**Problem**
Your job with the data below: print everything from the line that holds "w_occupancy < CW'(FIFO_DEPTH);" down to the line that holds "req_data[int'(w_winner)*32 +: 32] : '0;", ends included, exactly, and nothing else.

**Records**
========
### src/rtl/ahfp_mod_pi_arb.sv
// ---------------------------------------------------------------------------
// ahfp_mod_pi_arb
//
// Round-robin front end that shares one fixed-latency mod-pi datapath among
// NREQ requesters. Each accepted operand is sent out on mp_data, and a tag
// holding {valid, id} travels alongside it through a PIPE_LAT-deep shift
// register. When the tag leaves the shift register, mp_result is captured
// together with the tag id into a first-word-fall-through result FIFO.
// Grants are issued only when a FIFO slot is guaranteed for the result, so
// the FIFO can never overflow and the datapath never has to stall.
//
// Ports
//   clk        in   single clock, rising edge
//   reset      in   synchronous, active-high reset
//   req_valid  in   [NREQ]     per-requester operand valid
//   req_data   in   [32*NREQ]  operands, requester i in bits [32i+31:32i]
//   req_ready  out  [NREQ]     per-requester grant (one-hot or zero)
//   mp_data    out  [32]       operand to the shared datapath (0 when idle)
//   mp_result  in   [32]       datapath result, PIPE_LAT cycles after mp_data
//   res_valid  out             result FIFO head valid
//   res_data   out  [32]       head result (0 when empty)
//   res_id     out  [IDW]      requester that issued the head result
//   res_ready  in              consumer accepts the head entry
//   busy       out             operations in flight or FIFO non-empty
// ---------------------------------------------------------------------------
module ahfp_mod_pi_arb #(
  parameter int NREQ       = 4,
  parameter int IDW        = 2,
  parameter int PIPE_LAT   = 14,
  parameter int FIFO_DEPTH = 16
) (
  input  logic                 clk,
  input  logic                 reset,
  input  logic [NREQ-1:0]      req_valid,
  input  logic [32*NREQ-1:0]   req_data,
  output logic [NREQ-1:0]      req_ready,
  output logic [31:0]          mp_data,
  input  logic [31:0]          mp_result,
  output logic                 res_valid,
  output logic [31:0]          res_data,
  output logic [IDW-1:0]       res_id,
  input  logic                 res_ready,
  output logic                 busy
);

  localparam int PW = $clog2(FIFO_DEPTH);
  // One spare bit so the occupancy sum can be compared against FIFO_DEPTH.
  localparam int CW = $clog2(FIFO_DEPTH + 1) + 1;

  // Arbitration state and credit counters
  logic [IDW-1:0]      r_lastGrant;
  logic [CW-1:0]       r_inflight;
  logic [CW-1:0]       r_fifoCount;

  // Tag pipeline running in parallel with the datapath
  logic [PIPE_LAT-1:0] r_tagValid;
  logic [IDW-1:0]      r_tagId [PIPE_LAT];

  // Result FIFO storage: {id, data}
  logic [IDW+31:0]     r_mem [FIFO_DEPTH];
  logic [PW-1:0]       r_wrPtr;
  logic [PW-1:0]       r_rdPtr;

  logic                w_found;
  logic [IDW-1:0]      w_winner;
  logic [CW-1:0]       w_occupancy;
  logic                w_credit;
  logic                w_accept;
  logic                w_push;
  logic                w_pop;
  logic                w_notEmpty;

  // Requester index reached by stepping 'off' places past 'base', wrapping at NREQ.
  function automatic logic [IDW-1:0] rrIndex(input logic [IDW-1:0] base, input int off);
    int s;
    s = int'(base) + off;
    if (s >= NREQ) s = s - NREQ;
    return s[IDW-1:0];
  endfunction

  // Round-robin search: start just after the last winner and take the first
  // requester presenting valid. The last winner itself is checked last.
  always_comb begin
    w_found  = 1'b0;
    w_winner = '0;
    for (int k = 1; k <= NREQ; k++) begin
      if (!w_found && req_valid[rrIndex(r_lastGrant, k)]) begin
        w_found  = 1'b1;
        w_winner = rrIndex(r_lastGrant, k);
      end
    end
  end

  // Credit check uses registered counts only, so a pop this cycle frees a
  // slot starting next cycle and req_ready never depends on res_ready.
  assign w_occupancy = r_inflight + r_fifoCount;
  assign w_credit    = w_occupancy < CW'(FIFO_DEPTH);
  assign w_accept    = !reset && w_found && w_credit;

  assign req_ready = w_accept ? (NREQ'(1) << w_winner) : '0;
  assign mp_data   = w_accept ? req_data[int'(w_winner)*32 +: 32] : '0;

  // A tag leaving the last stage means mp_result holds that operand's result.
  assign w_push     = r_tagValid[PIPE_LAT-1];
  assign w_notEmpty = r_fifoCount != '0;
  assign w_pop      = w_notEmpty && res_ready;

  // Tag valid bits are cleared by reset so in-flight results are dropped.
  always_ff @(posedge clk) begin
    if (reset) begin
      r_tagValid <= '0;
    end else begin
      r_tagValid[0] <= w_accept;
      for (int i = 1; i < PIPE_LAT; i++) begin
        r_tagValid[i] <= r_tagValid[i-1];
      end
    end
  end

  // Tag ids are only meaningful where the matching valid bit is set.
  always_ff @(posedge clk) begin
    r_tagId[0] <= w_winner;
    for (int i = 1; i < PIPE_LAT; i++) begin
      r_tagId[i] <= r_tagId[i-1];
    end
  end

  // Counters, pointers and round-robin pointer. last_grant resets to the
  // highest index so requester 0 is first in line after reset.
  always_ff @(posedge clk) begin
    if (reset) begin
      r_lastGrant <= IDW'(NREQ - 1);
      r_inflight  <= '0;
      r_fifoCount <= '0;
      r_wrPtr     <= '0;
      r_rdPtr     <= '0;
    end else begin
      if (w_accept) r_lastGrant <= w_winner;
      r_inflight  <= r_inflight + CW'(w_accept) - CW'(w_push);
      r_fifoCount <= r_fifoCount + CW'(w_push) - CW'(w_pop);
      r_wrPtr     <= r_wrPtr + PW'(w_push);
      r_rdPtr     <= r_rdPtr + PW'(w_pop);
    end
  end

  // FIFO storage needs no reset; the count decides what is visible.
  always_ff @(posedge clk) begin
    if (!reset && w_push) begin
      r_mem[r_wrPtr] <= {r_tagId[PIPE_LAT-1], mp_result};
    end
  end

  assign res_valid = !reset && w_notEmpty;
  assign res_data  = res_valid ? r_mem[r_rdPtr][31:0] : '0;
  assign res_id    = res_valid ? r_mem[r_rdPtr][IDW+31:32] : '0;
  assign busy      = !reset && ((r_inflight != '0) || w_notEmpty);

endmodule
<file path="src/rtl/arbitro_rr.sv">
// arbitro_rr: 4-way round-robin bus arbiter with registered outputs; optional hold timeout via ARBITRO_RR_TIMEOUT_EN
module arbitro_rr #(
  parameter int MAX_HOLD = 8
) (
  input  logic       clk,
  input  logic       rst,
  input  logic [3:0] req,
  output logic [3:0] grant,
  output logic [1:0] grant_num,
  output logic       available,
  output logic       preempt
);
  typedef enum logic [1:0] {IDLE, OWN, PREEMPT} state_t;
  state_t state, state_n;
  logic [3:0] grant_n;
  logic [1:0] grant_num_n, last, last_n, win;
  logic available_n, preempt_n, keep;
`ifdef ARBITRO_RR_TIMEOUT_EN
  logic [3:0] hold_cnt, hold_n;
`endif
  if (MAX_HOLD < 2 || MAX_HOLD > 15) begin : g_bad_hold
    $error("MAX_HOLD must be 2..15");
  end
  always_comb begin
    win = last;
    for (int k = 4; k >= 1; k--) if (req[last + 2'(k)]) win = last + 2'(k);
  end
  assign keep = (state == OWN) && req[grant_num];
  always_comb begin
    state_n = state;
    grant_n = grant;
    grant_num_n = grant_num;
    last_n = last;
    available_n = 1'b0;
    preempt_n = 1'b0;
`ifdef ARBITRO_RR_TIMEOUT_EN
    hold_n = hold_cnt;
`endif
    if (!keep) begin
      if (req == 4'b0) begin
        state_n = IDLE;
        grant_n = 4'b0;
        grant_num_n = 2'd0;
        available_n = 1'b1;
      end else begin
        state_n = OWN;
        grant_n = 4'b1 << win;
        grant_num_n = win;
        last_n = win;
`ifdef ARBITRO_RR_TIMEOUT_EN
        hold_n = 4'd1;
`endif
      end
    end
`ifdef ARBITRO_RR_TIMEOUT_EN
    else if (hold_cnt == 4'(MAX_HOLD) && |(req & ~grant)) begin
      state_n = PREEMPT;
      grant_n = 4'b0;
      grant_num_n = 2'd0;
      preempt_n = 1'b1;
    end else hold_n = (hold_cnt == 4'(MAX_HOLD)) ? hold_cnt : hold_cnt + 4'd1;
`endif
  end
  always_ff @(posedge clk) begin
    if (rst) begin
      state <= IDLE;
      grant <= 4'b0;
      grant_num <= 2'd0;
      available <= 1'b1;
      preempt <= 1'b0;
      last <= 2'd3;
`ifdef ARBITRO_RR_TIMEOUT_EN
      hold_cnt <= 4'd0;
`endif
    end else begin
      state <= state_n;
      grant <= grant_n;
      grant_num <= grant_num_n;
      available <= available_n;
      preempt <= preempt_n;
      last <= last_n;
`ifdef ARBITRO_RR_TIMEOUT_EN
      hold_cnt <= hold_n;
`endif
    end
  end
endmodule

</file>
========
**Reply to the exercise**
  assign w_credit    = w_occupancy < CW'(FIFO_DEPTH);
  assign w_accept    = !reset && w_found && w_credit;

  assign req_ready = w_accept ? (NREQ'(1) << w_winner) : '0;
  assign mp_data   = w_accept ? req_data[int'(w_winner)*32 +: 32] : '0;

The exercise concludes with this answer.